Si donc l’or pur de la résolution du 19 juillet s’est mué en un plomb vil, la faute en est à ceux-là mêmes qui avaient fondu et battu le très noble métal. Ou plutôt, le plomb n’était-il pas, dès l’origine, la partie dominante de l’alliage et l’or n’y figurait-il pas seulement à titre de placage superficiel pour permettre aux félons d’appâter les naïfs ? Naïfs ou félons, peu importe, le résultat est le même : les Russes des Soviets et de Lénine s’y laissèrent prendre. Si répugnante et si coûteuse qu’ait été pour nous leur trahison, l’Entente n’en doit pas moins leur savoir quelque gré pour avoir joué à son égard le rôle des ilotes ivres, en amenant l’Allemagne à abattre ses cartes et en démontrant au monde où conduit l’anarchie, où l’illusion du verbe, où le mirage de l’abstraction.

Il n’entre pas dans le cadre de cette étude de retracer la filiation directe du marxisme avec l’impérialisme allemand, ni d’exposer le détail des négociations qui s’engagèrent, presque aussitôt après l’avènement de Lénine, à Brest-Litovsk, à Kiew, puis à Bucarest.
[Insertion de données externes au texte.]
[config.mk]
export PLATFORM = sky130hd
export DESIGN_NAME = conv_pool_writer_flat
export DESIGN_NICKNAME = d
export VERILOG_FILES = /design/src/rtl/conv_pool_writer_if.sv /design/src/rtl/conv_pool_writer.sv /design/src/flat_wrapper.sv
export SDC_FILE = /design/constraint.sdc
export NUM_CORES = 2
export LEC_CHECK = 0
export BUFFER_PORTS_ARGS = -buffer_cell sky130_fd_sc_hd__buf_4
export CAP_MARGIN = 40
export CORE_ASPECT_RATIO = 1.75
export CORE_MARGIN = 3
export CORE_UTILIZATION = 40
export DETAILED_ROUTE_END_ITERATION = 16
export PLACE_DENSITY = 0.61
export SYNTH_ARGS = -nofsm -noshare
export SYNTH_HDL_FRONTEND = slang
export SYNTH_SLANG_ARGS = --single-unit
[constraint.sdc]
create_clock -name clk -period 10.55 [get_ports clk]
set_input_delay 1.055 -clock clk [delete_from_list [all_inputs] [get_ports clk]]
set_output_delay 1.055 -clock clk [all_outputs]
set_load 0.05 [all_outputs]
[src/rtl/conv_pool_writer_if.sv]
// Conv-result stream in, pooled feature-buffer writes and frame status out.
interface conv_pool_writer_if #(
  parameter int FILTERS = 6,
  parameter int DW      = 16,
  parameter int AW      = 8
);
  logic                  in_valid;
  logic [FILTERS*DW-1:0] in_data;
  logic                  wr_en;
  logic [AW-1:0]         wr_addr;
  logic [FILTERS*DW-1:0] wr_data;
  logic                  busy;
  logic                  done;

  modport master (
    output in_valid, in_data,
    input  wr_en, wr_addr, wr_data, busy, done
  );

  modport slave (
    input  in_valid, in_data,
    output wr_en, wr_addr, wr_data, busy, done
  );
endinterface

[src/rtl/conv_pool_writer.sv]
// Streaming 2x2/stride-2 max-pool with optional ReLU; writes one pooled word per
// block in pooled raster order and pulses done on the last write of a frame.
module conv_pool_writer #(
  parameter int O_SIZE  = 28,
  parameter int FILTERS = 6,
  parameter int DW      = 16,
  parameter int RELU    = 1
) (
  input  logic             clk,
  input  logic             rst_n,
  input  logic             clk_en,
  input  logic             start,
  conv_pool_writer_if.slave bus
);
  localparam int P_SIZE = O_SIZE / 2;
  localparam int AW     = (P_SIZE * P_SIZE > 1) ? $clog2(P_SIZE * P_SIZE) : 1;
  localparam int CW     = (O_SIZE > 1) ? $clog2(O_SIZE) : 1;
  localparam int PW     = (P_SIZE > 1) ? $clog2(P_SIZE) : 1;
  localparam int LW     = FILTERS * DW;
  localparam logic [CW-1:0] LAST_POS  = CW'(O_SIZE - 1);
  localparam logic [AW-1:0] LAST_ADDR = AW'(P_SIZE * P_SIZE - 1);

  logic [CW-1:0] col, row;
  logic [LW-1:0] hold;
  logic [LW-1:0] line_buf [P_SIZE];

  logic          wr_en_q, busy_q, done_q;
  logic [AW-1:0] wr_addr_q;
  logic [LW-1:0] wr_data_q;

  logic [CW-1:0] eff_col, eff_row;
  logic [PW-1:0] lb_idx;
  logic [LW-1:0] pair, result;
  logic [DW-1:0] blk;
  logic [AW-1:0] addr_c;

  function automatic logic [DW-1:0] smax(input logic [DW-1:0] a, input logic [DW-1:0] b);
    return ($signed(a) >= $signed(b)) ? a : b;
  endfunction

  // A start beat is pixel (0,0) of the new frame, so it sees zeroed counters.
  always_comb begin
    eff_col = start ? '0 : col;
    eff_row = start ? '0 : row;
    lb_idx  = PW'(eff_col >> 1);
    addr_c  = AW'((int'(eff_row) >> 1) * P_SIZE + (int'(eff_col) >> 1));
    pair    = '0;
    result  = '0;
    blk     = '0;
    for (int unsigned k = 0; k < FILTERS; k++) begin
      pair[k*DW +: DW] = smax(hold[k*DW +: DW], bus.in_data[k*DW +: DW]);
      blk = smax(line_buf[lb_idx][k*DW +: DW], pair[k*DW +: DW]);
      if (RELU != 0 && blk[DW-1]) blk = '0;
      result[k*DW +: DW] = blk;
    end
  end

  always_ff @(posedge clk or negedge rst_n) begin
    if (!rst_n) begin
      col       <= '0;
      row       <= '0;
      hold      <= '0;
      wr_en_q   <= 1'b0;
      wr_addr_q <= '0;
      wr_data_q <= '0;
      busy_q    <= 1'b0;
      done_q    <= 1'b0;
      for (int unsigned i = 0; i < P_SIZE; i++) line_buf[PW'(i)] <= '0;
    end else if (clk_en) begin
      wr_en_q <= 1'b0;
      done_q  <= 1'b0;
      if (start) begin
        col    <= '0;
        row    <= '0;
        busy_q <= 1'b0;
      end
      if (bus.in_valid) begin
        busy_q <= 1'b1;
        if (eff_col == LAST_POS) begin
          col <= '0;
          row <= (eff_row == LAST_POS) ? '0 : eff_row + CW'(1);
        end else begin
          col <= eff_col + CW'(1);
        end
        if (!eff_col[0]) begin
          hold <= bus.in_data;
        end else if (!eff_row[0]) begin
          line_buf[lb_idx] <= pair;
        end else begin
          wr_en_q   <= 1'b1;
          wr_addr_q <= addr_c;
          wr_data_q <= result;
          if (addr_c == LAST_ADDR) begin
            done_q <= 1'b1;
            busy_q <= 1'b0;
          end
        end
      end
    end
  end

  assign bus.wr_en   = wr_en_q;
  assign bus.wr_addr = wr_addr_q;
  assign bus.wr_data = wr_data_q;
  assign bus.busy    = busy_q;
  assign bus.done    = done_q;
endmodule
[src/flat_wrapper.sv]
// flat-port wrapper written by rule: the top's interface ports become plain ports
module conv_pool_writer_flat 
#(
  parameter int O_SIZE  = 28,
  parameter int FILTERS = 6,
  parameter int DW      = 16,
  parameter int RELU    = 1
)
  (clk, rst_n, clk_en, start, bus_in_valid, bus_in_data, bus_wr_en, bus_wr_addr, bus_wr_data, bus_busy, bus_done);
  conv_pool_writer_if #(.FILTERS(FILTERS), .DW(DW)) bus_i ();
  input  logic clk;
  input  logic rst_n;
  input  logic clk_en;
  input  logic start;
  input wire logic [$bits(bus_i.in_valid)-1:0] bus_in_valid;
  input wire logic [$bits(bus_i.in_data)-1:0] bus_in_data;
  output wire logic [$bits(bus_i.wr_en)-1:0] bus_wr_en;
  output wire logic [$bits(bus_i.wr_addr)-1:0] bus_wr_addr;
  output wire logic [$bits(bus_i.wr_data)-1:0] bus_wr_data;
  output wire logic [$bits(bus_i.busy)-1:0] bus_busy;
  output wire logic [$bits(bus_i.done)-1:0] bus_done;
  assign bus_i.in_valid = bus_in_valid;
  assign bus_i.in_data = bus_in_data;
  assign bus_wr_en = bus_i.wr_en;
  assign bus_wr_addr = bus_i.wr_addr;
  assign bus_wr_data = bus_i.wr_data;
  assign bus_busy = bus_i.busy;
  assign bus_done = bus_i.done;
  conv_pool_writer #(.O_SIZE(O_SIZE), .FILTERS(FILTERS), .DW(DW), .RELU(RELU)) u_core (.clk(clk), .rst_n(rst_n), .clk_en(clk_en), .start(start), .bus(bus_i));
endmodule
Word-level counts from Yosys, hierarchy flattened
Cells that the tools add are included.

Eq/ne operators: 3. $add $sub $neg: 3. $mul: 1. Mux-type cells: 43. Div/mod/pow operators: 0. Order comparisons: 14. Bitwise logic cells: 3. Reductions and logical operators: 6. Shift-type cells: 0.

Operators with widths (count): $bwmux W1344 (1); $bmux W96 S4 (1); $demux W96 S4 (1); $mux W96 (3); $ge A16 B16 Y1 (12); $mux W16 (12); $mux W15 (6); $mux W5 (7); $mux W1 (12); $add A5 B1 Y5 const B (2); $eq A5 B5 Y1 const B (2); $add A8 B5 Y8 (1); $eq A8 B8 Y1 const B (1); $reduce_and A4 Y1 (2); $mul A4 B3 Y7 const B (1); $ge A5 B5 Y1 const B (1); $lt A5 B1 Y1 const B (1); $not A4 Y5 (1); $reduce_and A3 Y1 (1); $not A1 Y1 (2); $reduce_and A2 Y1 (1); $reduce_bool A2 Y1 (1); $logic_and A1 B1 Y1 (1).

Bits in writable memories: 0. Memories kept: 0. Memory bits (read-only): 0. Input port bits: 101. Output and inout port bits: 107. Bits in latches: 0. Bits in registers: 1557.

Depth between registers and ports, before layout
Depth after elaboration: 8. Depth in mapped cells: 27. Gate-level depth less buffers: 23.

Worst setup path after synthesis
Ideal clock, no wire load.

Path kind: input to register. From: input bus_in_data[57]. To: register u_core.wr_data_q[56], in the netlist u_core.bus.wr_data[56]. Required time: 10.486 ns. Setup slack: 4.385 ns. Stages: 23. Setup time: 0.064 ns. Data arrival time: 6.100 ns. Path buffers: 3. Cells stage by stage: inv_1 > ha_1 > a21o_1 > a21o_1 > a21oi_1 > o22ai_1 > o31ai_1 > clkbuf_1 > a21oi_1 > a21oi_1 > clkbuf_1 > ha_1 > a21o_1 > a21o_1 > a21o_1 > a21o_1 > a21o_1 > a2111oi_0 > a31oi_1 > a311oi_1 > buf_2 > a22o_1 > a21o_1.

Longest elaborated chain between the ends: 5.

RTL lines: from (decl) (RTL line flat_wrapper.sv:16) `input wire logic [$bits(bus_i.in_data)-1:0] bus_in_data;`; $ge A16 B16 Y1 (RTL line conv_pool_writer.sv:38) `return ($signed(a) >= $signed(b)) ? a : b;`; $mux W16 (*) (RTL line conv_pool_writer.sv:38); $ge A16 B16 Y1 (RTL line conv_pool_writer.sv:38); $mux W16 (*) (RTL line conv_pool_writer.sv:38); $mux W15 (*) (RTL line conv_pool_writer.sv:53) `if (RELU != 0 && blk[DW-1]) blk = '0;`; to (signal assigned) (RTL line conv_pool_writer.sv:92) `wr_data_q <= result;`; to (decl) (RTL line conv_pool_writer.sv:29) `logic [LW-1:0] wr_data_q;`.

Every way passes the cells marked *; elsewhere a longest branch is shown, timed or not. A chain may end at the register's enable or synchronous reset.

Worst setup path in the final report
From: register u_core.col[3]. To: register u_core.wr_data_q[72], in the netlist u_core.bus.wr_data[72].

Longest elaborated chain between the ends: 8.

RTL lines: from (decl) (RTL line conv_pool_writer.sv:23) `logic [CW-1:0] col, row;`; from (signal assigned) (RTL line conv_pool_writer.sv:83) `col <= eff_col + CW'(1);`; $mux W5 (*); $not A4 Y5 (implied by the code) (*) (RTL line conv_pool_writer.sv:52) `blk = smax(line_buf[lb_idx][k*DW +: DW], pair[k*DW +: DW]);`; $bmux W96 S4 (*) (RTL line conv_pool_writer.sv:52); $mux W96 (*) (2 in series); $ge A16 B16 Y1 (RTL line conv_pool_writer.sv:38); $mux W16 (*) (RTL line conv_pool_writer.sv:38); $mux W15 (*) (RTL line conv_pool_writer.sv:53).

Every way passes the cells marked *; elsewhere a longest branch is shown, timed or not. The select of a mux whose other input is x is not followed.

==> out/results.tsv <==
metric	value	unit
fillers	17300	
Post-Synthesis Cells	7655	
status	finished, final reports clean	
synthesized area	73300	µm²
clock network fraction of total power	36.6	%
Reg area	38800	µm²
Async S/R FF share, synth	100	%
gr ovfl total	0	
Routed WL	219000	µm
TritonCTS buffer count	157	
Synth top cells by count	dfrtp_1 (1551), nand2_1 (1512), o21ai_0 (1438)	
sequential-to-total area share from yosys stat	53.0	%
clock buffer depth	4	
Yosys top cell area share	53.0	%
die height	572	µm
DP Wirelength	133000	µm
1st-pass router iterations	6	
Final Instance Area	82900	µm²
first-pass GRT wire length	340000	µm
Residual DRC	0	
H-tree Lvls	4	
antenna violations before repair	5	
Setup CP Type	register to register	
Mean Syn Cell Area	9.57	µm²
total die area	189000	µm²
Req. time, crit path	11220	ps
Hold WC Path Type	input port to async pin	
RSZ-0062 raised after global routing	no	
CTS clock-pin slew for the worst setup and hold paths	70	ps
CP startpoint kind	register	
# rows	207	
Global Route Usage Sum	23.0	%
Worst IR Drop VDD	142	µV
Via density	5.65	
root buf cell	clkbuf_16	
Final setup viols	0	
Max Fanout on Critical Path	32	
CTS Sinks	1551	
routability cong.	0.824	
crit path time final	6470	ps
Core Area	182000	µm²
sequential share of power	41.3	%
multi-input logic area	31300	µm²
Avg WL per Cell	21.8	µm
Setup TNS Final	0	ps
share of cells above drive strength 1	10.5	%
post-route ant nets	0	
ys flop type	dfrtp_1	
CTS tree	yes	
Yosys cell types	81	
switching power	4850	µW
met2 Usage GRT	41.1	%
post_cts resized	0	
most common cell in the netlist	dfrtp_1	
Placed Area	77600	µm²
io pins	208	
final period utilization	61.3	%
PortBufs	201	
Yosys warning count	0	
total chip power	15700	µW
fin. max-slew vios	0	
post-synth top area cell	dfrtp_1	
vias in the first global route	57100	
CP Data Arrival Time	7140	ps
number of flops mapped to enable cells by yosys	0	
initial core utilization	40.3	%
achievable clock frequency	155	MHz
beginning of the critical path	u_core.col[3]$_DFFE_PN0P_	
final core utilization	45.6	%
P_int	10800	µW
post-CTS setup buffer count	0	
via count	56900	
area growth from synthesis to layout	13.1	%
Comb pwr share	22.1	%
PD cells	189	nW/µm²
max-cap violations	0	
Slew Limit Headroom	29.8	%
hold_buf cts	0	
Worst R2R Setup Slack	4080	ps
met1 usage	28.4	%
Clock Skews	47.2	ps
met3 usage	2.73	%
Initial DRC Count	4278	
Net Sw Frac	30.9	%
main area contributors after synthesis	dfrtp_1 (53%), o21ai_0 (9.8%), nand2_1 (7.7%)	
Worst Setup End Kind	register	
largest net degree at the start of global routing	185	
static leakage	0.0369	µW
GR peak layer	met2	
Hold Fails Final Rpt	0	
Worst R2R Start	u_core.col[3]$_DFFE_PN0P_	
#FFs+latches synth	1551	
clock latency on the worst-skew pair	810	ps
worst-margin pin slew	1050	ps
net count reported at finish	7850	
Die Wd	330	µm
-- worst paths after layout --
path,to,cells past startpoint
max in group asynchronous,u_core.bus.wr_data[84]$_DFFE_PN0P_,3
hold reg to reg,u_core.line_buf[818]$_DFFE_PN0P_,2
setup / recovery,u_core.bus.wr_data[72]$_DFFE_PN0P_,19
setup reg to reg,u_core.bus.wr_data[72]$_DFFE_PN0P_,19
hold / removal,u_core.hold[41]$_DFFE_PN0P_,1
min in group clk,u_core.line_buf[818]$_DFFE_PN0P_,2
-- registers in the layout (all words and copies together) (netlist names) --
| register | count |
|---|---|
| u_core.bus.wr_data | 90 |
| u_core.col | 5 |
| u_core.hold | 96 |
| u_core.row | 5 |
| u_core.bus.wr_addr | 8 |
| u_core.bus.busy | 1 |
| u_core.line_buf | 1344 |
| u_core.bus.done | 1 |
| u_core.bus.wr_en | 1 |
-- power groups by stage --
stage	Sequential, µW	Combinational [µW]	Clock, µW
global placement	6560	3340	0
global route	6510	3840	6100
finish	6480	3470	5750
CTS	6470	3480	5870
detailed placement	6580	3470	0
floorplan	6520	2180	0
-- cell usage in the layout, fill, tap and decap left out, types with 14 or more instances in the layout --
cell and count:
a221o_1 42, nor3b_1 215, a21oi_1 391, mux2_2 91, buf_12 21, o221ai_1 198, nor2_1 123, clkinv_2 16
ha_1 198, a221oi_1 41, nand2_1 1502, buf_16 19, a21o_1 78, clkbuf_1 36, a22o_1 16, and4_1 29
mux2i_1 330, nor2b_1 23, a22oi_1 62, inv_1 188, nor3_1 15, dfrtp_1 1549, nand3_1 21, o211ai_1 17
nand2b_1 14, clkbuf_8 33, o21ai_0 1437, o22ai_1 92, a211oi_1 16, nand4_1 61, o21a_1 17, buf_4 370
clkbuf_16 160
-- per-stage QoR --
step                      hold WS [ps]  setup slack (ps)  instances
after floorplan                    442              4390       7660
after global placement             455              3300       9734
after detailed placement           463              3440       9789
after CTS                          288              4120      10100
after global routing               300              3800      10100
final                              269              4080      10100
-- critical path: stages, from the launching register on --
cell and delay (ps):
dfrtp_1 730, nand3b_1 650, buf_4 550, nor3_2 170
buf_4 540, buf_4 620, a22oi_1 120, and4_1 260
inv_1 60, ha_1 240, a21o_1 190, a21o_1 170
a21o_1 180, a21o_1 170, a21oi_1 150, nor2_1 70
a311oi_1 290, nor2_1 90, or4_1 780, o221ai_1 290
-- final cells by class --
cell class / count / area share [%]
clock buffer: 228 / 5.54
multi-input combinational: 5230 / 37.8
sequential: 1551 / 46.8
timing repair buffer: 416 / 4.58
clock inverter: 46 / 0.793
inverter: 190 / 0.861
antenna: 1 / 0.00302
tap: 2403 / 3.63
-- layer usage --
layer  wire length (µm)  part of all wire, %
met5                 41                0.019
met3              10200                  4.6
met2             111000                   51
met1              89500                   41
met4               8380                  3.8
-- logic make-up (layout without fill, tap and decap cells) --
family / after synthesis / count (layout) / synth area share (%)
other: 1 / 7 / 0.00512
buffers and inverters: 879 / 880 / 4.67
AND/OR/NAND/NOR: 2078 / 2078 / 12.6
XOR/XNOR: 8 / 8 / 0.0956
multiplexers: 428 / 428 / 6.08
AO/OA/AOI/OAI: 2506 / 2506 / 20.0
flip-flops: 1551 / 1551 / 53.0
adder cells (fa/ha/maj): 204 / 204 / 3.53
Note: power is estimated with default switching activity, not from simulation.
Encore faut-il rappeler quelques dates et quelques faits essentiels.

Dès la première prise de contact à Brest-Litovsk, c’est-à-dire le 2 décembre, une opposition radicale se révéla en apparence entre les points de vue des négociateurs : au « paix immédiate sans annexions ni indemnités » des Russes, les Centraux répondaient en déclinant « toute acquisition territoriale opérée par la force ; » mais quand il s’agissait de consulter les populations intéressées, les Centraux estimaient que les provinces baltiques, la Pologne, les indigènes africains eux-mêmes avaient suffisamment fait connaître leur volonté pour qu’il fût inutile de les interroger à nouveau, surtout en l’absence de troupes d’occupation ; en réalité, les uns et les autres n’étaient ou ne semblaient être pleinement d’accord que sur le chapitre des relations économiques, « ayant été constamment opposés à des buts de force, disaient les Germains, et voyant dans le rétablissement économique régulier ( ? ), tenant compte des intérêts de tous les participants, l’une des conditions les plus importantes pour la préparation et l’établissement des relations amicales entre les puissances actuellement en guerre. »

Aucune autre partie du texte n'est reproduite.